Start of RECORDS FOR THIS TASK

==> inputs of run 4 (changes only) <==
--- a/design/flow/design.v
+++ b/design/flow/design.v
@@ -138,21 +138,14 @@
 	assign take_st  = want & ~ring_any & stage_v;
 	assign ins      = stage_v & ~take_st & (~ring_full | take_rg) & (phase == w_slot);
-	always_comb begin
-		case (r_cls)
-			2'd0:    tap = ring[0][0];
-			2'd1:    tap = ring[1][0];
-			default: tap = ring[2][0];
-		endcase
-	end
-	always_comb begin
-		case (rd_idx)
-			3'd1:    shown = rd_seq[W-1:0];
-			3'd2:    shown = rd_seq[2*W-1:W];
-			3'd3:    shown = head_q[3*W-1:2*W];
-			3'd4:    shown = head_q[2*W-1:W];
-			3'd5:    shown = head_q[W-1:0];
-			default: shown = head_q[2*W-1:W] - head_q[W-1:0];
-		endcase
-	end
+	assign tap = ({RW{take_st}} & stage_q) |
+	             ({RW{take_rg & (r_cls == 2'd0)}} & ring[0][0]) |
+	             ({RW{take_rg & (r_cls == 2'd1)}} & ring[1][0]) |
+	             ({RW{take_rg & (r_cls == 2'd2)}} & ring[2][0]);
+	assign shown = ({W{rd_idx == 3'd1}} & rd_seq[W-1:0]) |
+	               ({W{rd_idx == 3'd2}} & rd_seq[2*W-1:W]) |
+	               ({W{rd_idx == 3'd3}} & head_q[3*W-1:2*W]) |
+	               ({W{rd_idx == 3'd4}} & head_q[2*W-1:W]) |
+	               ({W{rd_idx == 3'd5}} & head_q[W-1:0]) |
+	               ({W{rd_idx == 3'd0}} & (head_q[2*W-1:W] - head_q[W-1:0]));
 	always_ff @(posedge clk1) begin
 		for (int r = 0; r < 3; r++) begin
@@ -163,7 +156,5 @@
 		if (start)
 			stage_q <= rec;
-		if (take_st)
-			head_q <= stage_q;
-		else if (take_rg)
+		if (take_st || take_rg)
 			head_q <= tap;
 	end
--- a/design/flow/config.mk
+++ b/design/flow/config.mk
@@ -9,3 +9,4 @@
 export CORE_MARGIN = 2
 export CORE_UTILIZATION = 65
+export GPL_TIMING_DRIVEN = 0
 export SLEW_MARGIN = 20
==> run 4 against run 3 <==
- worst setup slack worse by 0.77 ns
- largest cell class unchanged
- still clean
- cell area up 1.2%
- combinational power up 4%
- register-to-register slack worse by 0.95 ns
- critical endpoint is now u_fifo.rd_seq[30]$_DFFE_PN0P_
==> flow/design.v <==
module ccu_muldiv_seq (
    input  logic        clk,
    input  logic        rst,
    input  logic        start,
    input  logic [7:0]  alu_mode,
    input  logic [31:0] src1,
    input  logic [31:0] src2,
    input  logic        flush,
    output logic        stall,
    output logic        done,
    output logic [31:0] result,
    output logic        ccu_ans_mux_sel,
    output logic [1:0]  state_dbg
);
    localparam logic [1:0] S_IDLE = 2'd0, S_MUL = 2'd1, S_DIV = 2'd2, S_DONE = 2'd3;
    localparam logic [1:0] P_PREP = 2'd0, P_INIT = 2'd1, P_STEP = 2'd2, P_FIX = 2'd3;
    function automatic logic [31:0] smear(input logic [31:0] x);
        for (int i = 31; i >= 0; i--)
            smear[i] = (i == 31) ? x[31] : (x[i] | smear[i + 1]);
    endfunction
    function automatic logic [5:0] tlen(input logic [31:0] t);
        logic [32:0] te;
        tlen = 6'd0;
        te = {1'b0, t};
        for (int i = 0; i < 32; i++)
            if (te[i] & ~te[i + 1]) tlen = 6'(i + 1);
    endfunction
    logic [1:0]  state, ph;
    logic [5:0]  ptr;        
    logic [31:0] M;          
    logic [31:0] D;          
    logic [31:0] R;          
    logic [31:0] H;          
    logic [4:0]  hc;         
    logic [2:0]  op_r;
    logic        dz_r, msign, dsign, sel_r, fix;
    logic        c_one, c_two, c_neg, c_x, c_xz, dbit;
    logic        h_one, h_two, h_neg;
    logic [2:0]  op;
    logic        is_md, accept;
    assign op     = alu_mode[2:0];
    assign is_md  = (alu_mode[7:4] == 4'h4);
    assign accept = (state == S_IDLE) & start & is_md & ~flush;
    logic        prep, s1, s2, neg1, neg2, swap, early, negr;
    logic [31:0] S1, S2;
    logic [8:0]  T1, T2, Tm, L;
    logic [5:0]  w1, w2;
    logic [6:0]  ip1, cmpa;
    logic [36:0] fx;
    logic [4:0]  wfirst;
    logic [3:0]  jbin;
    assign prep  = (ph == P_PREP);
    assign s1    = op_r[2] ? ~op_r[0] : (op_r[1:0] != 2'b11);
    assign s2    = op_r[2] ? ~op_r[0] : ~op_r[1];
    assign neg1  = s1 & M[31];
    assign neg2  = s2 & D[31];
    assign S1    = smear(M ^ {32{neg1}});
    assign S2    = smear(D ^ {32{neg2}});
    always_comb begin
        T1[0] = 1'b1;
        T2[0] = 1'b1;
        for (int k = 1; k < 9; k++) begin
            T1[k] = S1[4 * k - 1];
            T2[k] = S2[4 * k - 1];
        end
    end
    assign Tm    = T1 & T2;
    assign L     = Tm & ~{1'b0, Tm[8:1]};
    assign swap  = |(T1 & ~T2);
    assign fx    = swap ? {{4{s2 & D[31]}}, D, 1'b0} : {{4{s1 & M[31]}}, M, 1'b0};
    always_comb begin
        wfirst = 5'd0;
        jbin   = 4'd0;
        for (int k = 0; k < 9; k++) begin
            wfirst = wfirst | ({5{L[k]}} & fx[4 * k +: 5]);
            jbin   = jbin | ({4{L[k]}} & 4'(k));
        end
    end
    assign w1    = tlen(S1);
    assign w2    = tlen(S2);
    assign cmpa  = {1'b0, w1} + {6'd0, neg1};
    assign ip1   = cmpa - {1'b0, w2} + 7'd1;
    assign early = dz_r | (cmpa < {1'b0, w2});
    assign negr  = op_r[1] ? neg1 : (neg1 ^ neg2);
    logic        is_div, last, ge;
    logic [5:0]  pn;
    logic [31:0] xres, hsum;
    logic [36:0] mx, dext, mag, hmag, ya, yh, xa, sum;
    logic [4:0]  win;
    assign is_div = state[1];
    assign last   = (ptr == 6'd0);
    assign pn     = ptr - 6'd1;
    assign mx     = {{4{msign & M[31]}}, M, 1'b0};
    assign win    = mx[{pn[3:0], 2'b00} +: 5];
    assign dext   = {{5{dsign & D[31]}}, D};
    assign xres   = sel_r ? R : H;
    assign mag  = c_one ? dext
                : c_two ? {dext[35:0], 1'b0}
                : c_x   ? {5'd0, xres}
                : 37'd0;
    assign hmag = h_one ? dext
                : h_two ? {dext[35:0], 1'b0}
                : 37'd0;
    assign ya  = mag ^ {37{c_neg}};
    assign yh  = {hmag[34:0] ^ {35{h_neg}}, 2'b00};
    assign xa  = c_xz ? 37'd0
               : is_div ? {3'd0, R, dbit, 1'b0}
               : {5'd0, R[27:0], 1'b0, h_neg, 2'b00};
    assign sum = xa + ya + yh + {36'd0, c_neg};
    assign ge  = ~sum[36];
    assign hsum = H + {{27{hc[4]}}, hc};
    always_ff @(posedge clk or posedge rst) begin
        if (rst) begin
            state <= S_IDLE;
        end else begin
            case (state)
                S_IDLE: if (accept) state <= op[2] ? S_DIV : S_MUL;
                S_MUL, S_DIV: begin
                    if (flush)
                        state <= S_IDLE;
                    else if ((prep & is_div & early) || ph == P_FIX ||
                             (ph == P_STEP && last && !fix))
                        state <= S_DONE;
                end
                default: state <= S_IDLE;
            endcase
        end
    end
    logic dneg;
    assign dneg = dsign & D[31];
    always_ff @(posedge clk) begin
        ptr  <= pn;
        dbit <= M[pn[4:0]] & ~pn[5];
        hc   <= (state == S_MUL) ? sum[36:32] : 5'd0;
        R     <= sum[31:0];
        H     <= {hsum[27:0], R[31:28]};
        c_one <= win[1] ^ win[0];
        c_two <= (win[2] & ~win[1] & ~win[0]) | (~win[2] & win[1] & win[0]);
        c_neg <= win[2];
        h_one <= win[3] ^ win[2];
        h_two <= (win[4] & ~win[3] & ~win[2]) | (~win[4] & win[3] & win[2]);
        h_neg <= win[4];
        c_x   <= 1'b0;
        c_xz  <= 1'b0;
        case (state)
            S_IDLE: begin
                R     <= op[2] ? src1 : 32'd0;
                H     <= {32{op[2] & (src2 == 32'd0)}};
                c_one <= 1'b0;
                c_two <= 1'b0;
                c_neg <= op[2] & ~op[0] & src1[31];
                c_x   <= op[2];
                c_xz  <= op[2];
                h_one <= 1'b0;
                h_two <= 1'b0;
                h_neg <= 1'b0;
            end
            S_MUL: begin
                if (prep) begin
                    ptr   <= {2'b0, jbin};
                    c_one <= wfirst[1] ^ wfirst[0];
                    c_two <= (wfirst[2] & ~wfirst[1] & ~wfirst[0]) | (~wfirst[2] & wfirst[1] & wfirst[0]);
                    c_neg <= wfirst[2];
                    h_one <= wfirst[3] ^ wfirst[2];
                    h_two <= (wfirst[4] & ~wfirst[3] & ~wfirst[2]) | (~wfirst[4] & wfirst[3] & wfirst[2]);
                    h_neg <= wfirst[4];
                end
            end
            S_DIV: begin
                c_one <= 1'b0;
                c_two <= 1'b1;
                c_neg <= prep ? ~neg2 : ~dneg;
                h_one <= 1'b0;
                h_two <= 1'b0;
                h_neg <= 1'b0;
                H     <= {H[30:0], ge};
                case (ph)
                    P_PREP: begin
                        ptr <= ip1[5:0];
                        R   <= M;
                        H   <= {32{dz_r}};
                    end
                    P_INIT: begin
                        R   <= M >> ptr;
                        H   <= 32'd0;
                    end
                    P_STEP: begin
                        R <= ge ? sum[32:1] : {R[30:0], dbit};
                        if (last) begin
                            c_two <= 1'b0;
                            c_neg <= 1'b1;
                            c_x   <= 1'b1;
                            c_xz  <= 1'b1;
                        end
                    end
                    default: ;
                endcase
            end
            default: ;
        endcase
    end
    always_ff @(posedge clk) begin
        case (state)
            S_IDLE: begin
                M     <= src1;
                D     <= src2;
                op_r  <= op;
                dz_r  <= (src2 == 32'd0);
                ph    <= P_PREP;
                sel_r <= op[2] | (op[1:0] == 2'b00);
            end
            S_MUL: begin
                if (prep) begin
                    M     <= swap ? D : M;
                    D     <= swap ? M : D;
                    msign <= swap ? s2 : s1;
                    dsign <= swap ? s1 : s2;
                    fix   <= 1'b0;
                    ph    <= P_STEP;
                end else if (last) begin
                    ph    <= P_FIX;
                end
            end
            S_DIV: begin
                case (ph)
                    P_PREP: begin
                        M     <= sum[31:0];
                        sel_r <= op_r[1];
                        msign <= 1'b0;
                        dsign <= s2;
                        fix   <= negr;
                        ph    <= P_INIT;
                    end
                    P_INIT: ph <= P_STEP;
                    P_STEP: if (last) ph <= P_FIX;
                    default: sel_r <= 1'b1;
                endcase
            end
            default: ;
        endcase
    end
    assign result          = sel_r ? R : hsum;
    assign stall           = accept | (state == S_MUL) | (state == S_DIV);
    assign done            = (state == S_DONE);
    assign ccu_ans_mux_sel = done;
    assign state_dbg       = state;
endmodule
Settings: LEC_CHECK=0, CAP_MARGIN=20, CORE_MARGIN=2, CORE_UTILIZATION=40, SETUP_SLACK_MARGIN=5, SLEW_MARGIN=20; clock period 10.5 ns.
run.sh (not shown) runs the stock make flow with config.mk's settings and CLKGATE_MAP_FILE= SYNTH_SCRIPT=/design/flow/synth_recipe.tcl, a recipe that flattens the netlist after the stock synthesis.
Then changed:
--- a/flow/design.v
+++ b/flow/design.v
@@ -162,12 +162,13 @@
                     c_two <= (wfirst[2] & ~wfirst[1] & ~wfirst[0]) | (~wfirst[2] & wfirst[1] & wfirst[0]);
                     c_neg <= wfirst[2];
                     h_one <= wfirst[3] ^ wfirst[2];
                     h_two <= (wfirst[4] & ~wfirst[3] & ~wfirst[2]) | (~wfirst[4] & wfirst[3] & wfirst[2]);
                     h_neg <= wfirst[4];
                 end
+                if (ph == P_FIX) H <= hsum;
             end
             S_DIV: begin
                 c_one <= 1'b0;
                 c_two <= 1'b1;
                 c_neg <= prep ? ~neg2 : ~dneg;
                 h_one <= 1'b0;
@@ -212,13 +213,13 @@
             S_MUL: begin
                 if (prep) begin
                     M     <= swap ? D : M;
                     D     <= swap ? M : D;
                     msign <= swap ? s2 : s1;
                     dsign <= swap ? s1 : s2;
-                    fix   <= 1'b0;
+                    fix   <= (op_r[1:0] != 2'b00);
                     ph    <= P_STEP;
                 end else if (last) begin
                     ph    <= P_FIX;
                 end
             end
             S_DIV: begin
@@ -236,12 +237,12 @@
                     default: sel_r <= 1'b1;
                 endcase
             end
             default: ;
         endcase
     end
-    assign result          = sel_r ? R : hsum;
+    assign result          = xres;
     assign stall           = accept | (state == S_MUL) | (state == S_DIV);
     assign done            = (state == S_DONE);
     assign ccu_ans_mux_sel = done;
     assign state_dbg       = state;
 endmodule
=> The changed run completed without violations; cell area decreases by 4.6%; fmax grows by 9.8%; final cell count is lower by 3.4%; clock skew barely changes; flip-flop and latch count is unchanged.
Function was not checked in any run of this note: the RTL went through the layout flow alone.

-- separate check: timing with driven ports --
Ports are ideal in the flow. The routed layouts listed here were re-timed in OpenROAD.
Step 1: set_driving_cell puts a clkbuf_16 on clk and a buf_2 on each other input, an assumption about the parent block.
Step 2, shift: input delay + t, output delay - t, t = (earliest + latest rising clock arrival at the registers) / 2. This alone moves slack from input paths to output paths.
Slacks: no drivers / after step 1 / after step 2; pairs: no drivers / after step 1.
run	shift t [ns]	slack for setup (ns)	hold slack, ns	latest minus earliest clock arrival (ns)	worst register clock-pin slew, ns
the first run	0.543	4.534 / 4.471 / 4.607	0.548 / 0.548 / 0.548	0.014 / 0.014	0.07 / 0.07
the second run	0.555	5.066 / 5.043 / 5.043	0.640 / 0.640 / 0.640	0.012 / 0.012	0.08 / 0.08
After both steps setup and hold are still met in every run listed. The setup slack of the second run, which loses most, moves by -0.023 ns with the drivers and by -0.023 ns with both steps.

End of RECORDS FOR THIS TASK

** BRIEF **
Report the number of lines above that contain the word "cmpa", and only that number.

** WORKED SOLUTION **
4